- [DATA LISTING]
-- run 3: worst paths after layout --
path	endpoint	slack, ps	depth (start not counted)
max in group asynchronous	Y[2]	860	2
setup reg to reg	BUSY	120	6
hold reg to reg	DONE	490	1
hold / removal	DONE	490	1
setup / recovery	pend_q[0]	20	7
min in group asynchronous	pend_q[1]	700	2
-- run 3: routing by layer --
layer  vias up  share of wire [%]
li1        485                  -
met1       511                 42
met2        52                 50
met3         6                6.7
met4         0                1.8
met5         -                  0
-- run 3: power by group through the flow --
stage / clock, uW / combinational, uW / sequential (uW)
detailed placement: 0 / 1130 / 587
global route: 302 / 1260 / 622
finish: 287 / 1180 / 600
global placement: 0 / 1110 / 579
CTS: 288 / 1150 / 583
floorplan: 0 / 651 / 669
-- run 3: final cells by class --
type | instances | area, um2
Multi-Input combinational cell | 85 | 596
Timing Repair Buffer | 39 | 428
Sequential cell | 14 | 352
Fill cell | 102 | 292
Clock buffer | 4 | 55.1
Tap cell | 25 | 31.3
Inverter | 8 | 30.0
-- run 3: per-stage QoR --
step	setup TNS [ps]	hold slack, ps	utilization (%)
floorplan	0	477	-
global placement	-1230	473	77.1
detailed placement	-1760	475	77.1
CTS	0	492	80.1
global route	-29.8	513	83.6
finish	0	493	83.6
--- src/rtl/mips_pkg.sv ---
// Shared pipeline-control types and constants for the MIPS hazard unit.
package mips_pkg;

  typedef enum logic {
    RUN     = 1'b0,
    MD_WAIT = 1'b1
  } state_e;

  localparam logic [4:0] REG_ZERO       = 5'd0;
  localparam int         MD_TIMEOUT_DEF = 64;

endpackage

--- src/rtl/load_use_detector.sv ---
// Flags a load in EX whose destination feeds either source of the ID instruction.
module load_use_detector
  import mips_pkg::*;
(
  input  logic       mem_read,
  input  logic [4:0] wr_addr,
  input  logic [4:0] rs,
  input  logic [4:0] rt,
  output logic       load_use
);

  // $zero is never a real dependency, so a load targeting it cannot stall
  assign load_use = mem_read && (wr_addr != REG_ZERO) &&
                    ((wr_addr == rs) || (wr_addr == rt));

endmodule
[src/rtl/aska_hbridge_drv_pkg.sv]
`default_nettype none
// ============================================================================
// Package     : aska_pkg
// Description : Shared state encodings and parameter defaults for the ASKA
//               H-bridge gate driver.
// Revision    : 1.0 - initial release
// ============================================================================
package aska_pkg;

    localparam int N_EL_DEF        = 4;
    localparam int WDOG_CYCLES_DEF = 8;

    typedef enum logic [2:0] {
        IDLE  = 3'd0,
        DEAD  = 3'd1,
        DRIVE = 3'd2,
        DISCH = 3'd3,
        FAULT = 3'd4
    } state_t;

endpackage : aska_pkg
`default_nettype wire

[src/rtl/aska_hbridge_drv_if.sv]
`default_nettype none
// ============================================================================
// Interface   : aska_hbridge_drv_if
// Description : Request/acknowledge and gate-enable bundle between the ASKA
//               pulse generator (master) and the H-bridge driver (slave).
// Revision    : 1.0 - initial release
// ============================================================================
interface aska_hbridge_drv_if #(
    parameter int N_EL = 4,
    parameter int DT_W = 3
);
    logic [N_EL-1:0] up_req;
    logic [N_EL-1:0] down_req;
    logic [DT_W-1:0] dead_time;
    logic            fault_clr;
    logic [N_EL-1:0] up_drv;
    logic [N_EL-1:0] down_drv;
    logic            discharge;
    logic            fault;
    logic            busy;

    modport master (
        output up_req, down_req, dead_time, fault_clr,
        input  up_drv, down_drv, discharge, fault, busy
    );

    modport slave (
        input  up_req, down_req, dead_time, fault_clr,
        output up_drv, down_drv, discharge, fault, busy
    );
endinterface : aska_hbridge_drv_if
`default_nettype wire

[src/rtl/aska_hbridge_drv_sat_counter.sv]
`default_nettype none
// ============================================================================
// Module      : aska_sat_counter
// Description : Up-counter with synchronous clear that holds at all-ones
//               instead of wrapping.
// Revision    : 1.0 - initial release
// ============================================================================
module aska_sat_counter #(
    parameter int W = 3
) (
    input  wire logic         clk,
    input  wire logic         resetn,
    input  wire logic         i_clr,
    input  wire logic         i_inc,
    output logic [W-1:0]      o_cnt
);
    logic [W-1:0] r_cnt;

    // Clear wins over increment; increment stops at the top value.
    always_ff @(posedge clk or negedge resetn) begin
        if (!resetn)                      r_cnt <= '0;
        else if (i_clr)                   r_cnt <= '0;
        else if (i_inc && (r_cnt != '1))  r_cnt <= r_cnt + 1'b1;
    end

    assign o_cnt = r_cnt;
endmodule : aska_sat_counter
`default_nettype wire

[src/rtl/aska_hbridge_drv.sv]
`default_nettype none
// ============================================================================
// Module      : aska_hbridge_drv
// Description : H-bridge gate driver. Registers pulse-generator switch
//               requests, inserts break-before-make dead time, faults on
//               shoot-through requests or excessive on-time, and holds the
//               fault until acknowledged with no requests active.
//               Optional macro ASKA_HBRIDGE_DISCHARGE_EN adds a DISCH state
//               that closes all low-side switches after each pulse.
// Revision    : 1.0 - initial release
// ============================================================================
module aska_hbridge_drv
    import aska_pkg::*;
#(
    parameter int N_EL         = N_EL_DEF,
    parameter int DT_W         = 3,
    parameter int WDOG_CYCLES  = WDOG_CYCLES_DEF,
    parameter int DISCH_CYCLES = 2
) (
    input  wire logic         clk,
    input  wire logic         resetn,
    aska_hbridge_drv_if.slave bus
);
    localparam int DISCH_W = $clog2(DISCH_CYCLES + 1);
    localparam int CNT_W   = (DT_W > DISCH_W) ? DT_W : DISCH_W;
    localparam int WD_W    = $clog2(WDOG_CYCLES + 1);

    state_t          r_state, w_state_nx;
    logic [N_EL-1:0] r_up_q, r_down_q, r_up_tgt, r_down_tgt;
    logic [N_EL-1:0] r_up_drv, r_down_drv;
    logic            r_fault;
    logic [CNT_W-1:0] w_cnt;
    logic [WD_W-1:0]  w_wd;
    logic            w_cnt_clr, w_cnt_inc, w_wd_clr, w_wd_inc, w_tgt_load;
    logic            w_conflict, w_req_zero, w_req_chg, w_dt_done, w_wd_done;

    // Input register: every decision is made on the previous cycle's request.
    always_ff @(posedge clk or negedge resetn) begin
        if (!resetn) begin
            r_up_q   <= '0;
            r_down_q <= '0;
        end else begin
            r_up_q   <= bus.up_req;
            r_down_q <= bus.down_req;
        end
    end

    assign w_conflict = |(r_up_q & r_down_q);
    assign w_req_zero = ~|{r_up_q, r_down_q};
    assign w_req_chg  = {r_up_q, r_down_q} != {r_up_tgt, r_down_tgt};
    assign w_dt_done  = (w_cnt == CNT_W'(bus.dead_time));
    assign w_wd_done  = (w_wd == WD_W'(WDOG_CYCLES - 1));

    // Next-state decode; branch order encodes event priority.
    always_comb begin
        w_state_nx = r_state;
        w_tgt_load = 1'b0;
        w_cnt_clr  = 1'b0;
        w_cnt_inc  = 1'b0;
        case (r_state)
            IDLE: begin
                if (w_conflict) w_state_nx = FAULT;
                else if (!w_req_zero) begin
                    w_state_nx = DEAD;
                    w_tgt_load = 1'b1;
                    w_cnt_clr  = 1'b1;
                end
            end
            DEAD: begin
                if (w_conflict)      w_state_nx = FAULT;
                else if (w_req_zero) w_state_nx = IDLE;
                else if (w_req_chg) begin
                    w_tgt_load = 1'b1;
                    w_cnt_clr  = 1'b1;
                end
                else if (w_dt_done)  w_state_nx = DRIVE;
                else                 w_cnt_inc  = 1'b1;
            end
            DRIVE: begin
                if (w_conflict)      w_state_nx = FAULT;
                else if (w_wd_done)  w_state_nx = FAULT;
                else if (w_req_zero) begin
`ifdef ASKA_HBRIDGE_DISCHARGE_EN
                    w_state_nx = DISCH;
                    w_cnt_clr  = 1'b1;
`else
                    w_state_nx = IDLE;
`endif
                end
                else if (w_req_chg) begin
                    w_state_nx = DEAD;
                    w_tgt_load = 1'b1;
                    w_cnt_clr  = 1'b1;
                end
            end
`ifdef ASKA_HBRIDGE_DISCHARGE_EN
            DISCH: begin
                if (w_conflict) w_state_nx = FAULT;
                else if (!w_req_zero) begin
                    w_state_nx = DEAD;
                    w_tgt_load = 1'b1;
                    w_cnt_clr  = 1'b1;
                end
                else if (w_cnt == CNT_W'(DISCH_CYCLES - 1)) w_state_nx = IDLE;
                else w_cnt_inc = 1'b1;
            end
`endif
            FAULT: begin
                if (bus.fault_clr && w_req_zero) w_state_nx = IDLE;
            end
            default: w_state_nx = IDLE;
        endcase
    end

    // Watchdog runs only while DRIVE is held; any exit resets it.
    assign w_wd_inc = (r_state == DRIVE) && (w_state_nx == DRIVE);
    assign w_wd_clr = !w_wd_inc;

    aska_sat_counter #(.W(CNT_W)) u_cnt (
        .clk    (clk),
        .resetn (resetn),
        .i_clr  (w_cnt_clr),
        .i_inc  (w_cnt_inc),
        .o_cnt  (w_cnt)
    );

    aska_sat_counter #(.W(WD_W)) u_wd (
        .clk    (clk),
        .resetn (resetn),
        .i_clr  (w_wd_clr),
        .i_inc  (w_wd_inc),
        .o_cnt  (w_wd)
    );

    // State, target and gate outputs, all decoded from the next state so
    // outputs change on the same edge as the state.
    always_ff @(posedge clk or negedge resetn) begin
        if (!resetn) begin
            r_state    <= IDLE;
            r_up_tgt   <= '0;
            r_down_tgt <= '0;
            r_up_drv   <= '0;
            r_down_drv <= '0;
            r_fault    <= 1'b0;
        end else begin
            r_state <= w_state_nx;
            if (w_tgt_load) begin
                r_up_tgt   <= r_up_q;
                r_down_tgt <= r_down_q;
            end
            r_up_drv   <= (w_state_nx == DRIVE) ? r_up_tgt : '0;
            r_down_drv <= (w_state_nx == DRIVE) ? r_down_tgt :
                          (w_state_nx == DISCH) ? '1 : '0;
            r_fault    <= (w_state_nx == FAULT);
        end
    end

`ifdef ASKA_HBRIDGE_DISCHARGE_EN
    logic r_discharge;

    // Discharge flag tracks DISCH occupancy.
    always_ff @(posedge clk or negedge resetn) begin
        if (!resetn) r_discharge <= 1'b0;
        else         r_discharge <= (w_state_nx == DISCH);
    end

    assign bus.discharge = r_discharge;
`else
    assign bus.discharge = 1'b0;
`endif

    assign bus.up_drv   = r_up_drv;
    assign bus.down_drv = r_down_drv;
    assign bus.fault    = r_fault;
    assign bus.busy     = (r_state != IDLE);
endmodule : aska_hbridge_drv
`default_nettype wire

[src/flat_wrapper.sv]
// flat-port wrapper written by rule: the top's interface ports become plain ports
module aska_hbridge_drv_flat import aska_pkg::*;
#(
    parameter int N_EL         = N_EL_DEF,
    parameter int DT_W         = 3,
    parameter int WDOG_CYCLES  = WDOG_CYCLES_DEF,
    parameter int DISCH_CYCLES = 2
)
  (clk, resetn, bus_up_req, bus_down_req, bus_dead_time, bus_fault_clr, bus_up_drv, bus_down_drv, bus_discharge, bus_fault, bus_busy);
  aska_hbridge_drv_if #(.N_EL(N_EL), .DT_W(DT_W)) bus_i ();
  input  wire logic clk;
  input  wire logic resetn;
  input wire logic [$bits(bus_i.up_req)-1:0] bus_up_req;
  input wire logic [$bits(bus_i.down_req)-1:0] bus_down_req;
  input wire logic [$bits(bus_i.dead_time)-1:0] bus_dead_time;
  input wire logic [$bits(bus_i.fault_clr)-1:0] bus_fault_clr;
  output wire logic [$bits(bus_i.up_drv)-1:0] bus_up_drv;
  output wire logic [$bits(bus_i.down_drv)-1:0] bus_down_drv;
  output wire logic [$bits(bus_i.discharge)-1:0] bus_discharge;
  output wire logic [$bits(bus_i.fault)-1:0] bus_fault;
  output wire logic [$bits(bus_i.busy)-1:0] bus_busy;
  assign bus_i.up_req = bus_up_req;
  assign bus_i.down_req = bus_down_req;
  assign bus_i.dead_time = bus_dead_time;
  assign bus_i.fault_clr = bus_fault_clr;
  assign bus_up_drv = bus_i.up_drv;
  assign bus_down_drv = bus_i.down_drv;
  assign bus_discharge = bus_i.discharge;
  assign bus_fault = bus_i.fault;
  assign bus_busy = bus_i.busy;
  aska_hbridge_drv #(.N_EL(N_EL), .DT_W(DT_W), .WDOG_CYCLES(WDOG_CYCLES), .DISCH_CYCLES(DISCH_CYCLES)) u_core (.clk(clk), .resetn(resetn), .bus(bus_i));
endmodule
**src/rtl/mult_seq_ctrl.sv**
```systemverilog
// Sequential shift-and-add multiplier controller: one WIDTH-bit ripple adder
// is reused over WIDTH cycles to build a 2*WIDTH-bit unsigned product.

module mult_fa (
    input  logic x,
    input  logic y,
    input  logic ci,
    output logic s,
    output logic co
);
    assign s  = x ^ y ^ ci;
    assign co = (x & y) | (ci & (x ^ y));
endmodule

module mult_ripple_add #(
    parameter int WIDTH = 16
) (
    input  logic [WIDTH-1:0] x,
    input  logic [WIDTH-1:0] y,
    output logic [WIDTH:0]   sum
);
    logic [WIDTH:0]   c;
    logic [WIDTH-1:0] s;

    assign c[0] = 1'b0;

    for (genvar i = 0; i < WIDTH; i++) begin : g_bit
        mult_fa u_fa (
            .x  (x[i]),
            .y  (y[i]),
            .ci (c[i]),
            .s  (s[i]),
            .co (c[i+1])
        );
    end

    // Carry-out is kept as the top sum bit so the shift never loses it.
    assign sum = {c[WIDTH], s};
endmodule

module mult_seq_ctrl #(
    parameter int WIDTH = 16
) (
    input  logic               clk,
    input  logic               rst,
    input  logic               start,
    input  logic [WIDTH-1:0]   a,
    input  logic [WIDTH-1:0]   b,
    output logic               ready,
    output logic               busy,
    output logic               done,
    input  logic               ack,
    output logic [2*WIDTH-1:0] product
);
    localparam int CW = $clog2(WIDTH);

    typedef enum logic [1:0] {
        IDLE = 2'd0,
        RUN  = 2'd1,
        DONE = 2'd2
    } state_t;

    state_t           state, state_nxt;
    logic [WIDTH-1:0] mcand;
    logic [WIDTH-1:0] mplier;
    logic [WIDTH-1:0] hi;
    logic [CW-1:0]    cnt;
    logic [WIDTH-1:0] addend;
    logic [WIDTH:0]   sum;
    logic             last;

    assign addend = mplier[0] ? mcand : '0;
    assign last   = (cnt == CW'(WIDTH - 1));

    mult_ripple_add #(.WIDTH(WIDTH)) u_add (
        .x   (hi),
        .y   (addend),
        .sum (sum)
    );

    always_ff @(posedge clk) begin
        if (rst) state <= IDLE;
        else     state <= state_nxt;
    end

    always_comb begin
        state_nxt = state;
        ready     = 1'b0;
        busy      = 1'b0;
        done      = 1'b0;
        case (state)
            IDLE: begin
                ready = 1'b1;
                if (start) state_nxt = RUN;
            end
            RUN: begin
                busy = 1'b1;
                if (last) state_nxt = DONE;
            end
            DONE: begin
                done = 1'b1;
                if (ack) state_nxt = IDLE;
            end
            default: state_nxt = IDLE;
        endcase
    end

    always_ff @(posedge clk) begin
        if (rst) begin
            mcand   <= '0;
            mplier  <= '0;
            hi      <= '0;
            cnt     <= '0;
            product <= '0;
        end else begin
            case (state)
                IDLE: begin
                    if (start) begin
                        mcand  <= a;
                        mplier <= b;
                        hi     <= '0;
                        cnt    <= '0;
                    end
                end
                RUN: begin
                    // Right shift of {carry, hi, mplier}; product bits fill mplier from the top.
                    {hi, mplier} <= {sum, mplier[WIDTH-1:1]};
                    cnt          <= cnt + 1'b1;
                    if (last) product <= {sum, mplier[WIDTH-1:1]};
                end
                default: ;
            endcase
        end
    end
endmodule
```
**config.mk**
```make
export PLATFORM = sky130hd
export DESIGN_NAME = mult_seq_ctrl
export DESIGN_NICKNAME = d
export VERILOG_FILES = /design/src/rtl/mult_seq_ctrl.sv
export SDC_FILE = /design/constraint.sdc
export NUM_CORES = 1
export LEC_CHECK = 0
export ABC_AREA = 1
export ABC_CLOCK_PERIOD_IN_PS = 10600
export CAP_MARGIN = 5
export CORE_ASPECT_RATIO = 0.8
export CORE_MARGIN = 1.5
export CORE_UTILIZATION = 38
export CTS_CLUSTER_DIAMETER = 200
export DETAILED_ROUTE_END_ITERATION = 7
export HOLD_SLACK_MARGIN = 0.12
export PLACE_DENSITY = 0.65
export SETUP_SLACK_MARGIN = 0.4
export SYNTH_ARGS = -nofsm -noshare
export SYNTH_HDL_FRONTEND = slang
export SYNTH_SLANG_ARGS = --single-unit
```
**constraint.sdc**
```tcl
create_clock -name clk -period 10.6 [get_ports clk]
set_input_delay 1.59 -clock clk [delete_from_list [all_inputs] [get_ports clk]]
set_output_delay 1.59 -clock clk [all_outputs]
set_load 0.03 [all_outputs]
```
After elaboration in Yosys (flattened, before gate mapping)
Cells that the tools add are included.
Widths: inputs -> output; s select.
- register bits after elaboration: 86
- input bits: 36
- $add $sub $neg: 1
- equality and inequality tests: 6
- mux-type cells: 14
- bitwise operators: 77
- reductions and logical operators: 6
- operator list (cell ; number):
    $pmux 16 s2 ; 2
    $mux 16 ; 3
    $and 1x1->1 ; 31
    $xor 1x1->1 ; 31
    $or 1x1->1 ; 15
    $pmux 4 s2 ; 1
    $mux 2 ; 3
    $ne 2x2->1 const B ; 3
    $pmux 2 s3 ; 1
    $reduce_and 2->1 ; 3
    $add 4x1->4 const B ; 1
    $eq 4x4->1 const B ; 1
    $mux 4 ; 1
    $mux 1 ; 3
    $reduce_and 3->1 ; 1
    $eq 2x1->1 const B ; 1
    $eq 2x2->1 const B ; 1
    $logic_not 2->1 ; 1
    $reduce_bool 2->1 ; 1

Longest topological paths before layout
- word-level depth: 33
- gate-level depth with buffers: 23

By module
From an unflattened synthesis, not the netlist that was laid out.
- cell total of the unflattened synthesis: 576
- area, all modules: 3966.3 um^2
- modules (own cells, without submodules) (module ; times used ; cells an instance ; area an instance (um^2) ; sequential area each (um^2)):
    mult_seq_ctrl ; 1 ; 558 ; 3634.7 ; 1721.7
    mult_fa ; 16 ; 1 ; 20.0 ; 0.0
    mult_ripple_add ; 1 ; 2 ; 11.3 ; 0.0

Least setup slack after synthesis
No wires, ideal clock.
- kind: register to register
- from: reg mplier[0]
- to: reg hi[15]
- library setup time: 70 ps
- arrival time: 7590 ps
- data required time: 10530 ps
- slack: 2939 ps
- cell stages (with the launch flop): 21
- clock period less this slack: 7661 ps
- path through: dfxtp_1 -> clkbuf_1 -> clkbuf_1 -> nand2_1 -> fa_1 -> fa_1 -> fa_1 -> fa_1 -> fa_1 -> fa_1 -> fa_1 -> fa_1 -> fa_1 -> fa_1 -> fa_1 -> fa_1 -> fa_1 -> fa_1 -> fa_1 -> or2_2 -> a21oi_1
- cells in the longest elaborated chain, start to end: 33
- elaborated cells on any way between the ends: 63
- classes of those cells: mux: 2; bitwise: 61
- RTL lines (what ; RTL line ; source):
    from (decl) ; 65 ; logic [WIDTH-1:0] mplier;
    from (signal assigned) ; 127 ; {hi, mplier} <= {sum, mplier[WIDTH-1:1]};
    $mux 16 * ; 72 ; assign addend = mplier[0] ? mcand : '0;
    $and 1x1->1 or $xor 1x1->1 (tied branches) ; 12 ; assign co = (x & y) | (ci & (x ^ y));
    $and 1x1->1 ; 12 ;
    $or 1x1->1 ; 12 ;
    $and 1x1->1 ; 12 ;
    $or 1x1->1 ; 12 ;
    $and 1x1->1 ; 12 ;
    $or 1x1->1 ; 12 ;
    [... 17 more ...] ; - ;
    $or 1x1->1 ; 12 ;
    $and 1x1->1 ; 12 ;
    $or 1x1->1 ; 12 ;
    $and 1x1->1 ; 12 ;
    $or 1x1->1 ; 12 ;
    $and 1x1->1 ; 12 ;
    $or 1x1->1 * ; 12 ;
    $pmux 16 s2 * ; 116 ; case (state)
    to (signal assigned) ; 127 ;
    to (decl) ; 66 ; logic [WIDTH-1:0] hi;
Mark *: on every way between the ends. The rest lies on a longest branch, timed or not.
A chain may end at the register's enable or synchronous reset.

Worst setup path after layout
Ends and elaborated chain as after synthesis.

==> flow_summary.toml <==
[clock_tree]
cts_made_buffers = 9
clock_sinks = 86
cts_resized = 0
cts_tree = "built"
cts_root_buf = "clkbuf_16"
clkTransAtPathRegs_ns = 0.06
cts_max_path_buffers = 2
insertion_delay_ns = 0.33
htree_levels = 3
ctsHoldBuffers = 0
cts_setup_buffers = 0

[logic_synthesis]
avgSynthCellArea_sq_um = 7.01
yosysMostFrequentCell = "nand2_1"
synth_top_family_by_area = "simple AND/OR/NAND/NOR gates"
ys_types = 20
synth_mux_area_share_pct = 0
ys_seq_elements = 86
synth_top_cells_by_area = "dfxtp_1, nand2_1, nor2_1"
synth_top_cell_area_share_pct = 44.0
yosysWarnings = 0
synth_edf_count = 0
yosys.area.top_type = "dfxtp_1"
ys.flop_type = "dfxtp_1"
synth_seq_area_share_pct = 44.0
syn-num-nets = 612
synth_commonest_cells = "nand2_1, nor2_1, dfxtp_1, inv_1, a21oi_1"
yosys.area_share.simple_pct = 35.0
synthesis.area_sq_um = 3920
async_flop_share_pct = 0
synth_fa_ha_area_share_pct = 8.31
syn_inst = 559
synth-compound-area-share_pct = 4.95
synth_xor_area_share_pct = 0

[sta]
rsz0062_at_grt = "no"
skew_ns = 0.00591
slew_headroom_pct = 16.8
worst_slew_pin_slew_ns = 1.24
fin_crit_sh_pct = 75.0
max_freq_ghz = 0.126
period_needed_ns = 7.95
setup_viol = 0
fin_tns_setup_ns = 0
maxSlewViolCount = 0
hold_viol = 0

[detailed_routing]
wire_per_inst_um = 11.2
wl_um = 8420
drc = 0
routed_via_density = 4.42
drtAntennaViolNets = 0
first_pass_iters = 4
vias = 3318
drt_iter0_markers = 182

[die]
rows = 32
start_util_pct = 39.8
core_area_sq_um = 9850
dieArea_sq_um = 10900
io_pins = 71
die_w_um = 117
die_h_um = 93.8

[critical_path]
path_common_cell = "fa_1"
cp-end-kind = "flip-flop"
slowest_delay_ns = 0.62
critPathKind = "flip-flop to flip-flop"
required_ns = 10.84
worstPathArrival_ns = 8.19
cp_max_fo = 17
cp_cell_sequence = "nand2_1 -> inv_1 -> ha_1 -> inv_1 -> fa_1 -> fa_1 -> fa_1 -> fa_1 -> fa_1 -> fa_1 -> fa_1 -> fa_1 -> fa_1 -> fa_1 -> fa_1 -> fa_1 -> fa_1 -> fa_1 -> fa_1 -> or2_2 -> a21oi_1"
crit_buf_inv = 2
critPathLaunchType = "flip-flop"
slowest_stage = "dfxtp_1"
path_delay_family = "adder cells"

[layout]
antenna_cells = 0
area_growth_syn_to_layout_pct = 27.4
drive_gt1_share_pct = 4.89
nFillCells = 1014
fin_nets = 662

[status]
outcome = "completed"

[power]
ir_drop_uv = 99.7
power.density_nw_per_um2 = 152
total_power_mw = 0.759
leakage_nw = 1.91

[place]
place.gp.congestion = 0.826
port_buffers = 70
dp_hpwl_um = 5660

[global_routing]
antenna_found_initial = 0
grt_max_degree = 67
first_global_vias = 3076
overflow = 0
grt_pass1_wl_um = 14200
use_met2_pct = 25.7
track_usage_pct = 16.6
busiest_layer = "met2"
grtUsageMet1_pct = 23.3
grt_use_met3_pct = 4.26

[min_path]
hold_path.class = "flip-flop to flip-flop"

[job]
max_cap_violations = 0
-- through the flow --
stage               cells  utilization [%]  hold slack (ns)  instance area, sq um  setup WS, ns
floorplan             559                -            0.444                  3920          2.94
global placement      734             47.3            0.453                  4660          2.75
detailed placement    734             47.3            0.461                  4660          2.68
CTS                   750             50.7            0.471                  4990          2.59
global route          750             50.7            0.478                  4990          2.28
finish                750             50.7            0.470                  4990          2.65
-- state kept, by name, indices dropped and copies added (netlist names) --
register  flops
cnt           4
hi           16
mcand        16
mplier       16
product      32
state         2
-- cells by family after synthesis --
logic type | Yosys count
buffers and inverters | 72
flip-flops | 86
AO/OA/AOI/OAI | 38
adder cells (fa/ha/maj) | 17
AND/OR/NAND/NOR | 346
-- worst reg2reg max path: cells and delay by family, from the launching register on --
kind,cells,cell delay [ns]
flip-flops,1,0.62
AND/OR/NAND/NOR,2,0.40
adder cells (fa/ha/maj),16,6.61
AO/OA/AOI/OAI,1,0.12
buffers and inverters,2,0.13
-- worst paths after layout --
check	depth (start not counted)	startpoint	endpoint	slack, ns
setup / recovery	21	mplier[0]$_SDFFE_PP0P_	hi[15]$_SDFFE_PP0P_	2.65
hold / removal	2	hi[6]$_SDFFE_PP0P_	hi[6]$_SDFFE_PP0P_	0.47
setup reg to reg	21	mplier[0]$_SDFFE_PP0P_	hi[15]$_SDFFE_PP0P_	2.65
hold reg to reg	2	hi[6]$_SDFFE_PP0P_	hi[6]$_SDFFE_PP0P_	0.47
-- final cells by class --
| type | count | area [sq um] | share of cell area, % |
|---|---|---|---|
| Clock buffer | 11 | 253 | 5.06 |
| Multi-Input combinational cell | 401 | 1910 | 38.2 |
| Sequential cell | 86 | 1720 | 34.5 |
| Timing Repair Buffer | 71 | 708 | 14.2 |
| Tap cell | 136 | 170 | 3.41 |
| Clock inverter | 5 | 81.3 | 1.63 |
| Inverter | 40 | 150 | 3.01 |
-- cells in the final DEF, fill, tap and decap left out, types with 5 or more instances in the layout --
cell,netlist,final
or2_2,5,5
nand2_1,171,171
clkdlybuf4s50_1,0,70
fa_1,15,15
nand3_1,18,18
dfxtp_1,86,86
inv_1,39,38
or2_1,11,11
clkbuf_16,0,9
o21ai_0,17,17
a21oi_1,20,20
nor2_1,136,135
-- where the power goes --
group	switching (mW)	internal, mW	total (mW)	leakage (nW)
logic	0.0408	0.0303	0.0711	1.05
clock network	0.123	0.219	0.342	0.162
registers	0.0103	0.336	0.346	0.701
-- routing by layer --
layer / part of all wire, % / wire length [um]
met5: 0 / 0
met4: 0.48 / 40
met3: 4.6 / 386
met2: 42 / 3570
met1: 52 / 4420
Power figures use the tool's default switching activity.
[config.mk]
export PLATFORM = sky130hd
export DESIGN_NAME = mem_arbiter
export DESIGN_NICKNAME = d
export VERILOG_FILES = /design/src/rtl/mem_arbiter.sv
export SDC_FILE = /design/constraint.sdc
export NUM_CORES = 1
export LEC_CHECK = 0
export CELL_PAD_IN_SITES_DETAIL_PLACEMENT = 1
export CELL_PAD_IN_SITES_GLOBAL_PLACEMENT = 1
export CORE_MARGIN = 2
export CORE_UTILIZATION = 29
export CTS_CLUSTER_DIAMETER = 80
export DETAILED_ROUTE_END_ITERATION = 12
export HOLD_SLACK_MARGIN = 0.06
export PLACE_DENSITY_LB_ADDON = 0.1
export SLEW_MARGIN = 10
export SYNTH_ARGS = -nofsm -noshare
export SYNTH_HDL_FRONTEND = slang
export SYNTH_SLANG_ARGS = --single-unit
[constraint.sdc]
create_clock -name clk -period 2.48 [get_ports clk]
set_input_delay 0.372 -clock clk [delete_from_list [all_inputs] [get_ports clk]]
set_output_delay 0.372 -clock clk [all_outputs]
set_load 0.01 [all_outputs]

- [HOW TO COMPLETE THIS TASK]
Return the lines of the listing where the string "signal" appears.

- [OUTPUT]
    from (signal assigned) ; 127 ; {hi, mplier} <= {sum, mplier[WIDTH-1:1]};
    to (signal assigned) ; 127 ;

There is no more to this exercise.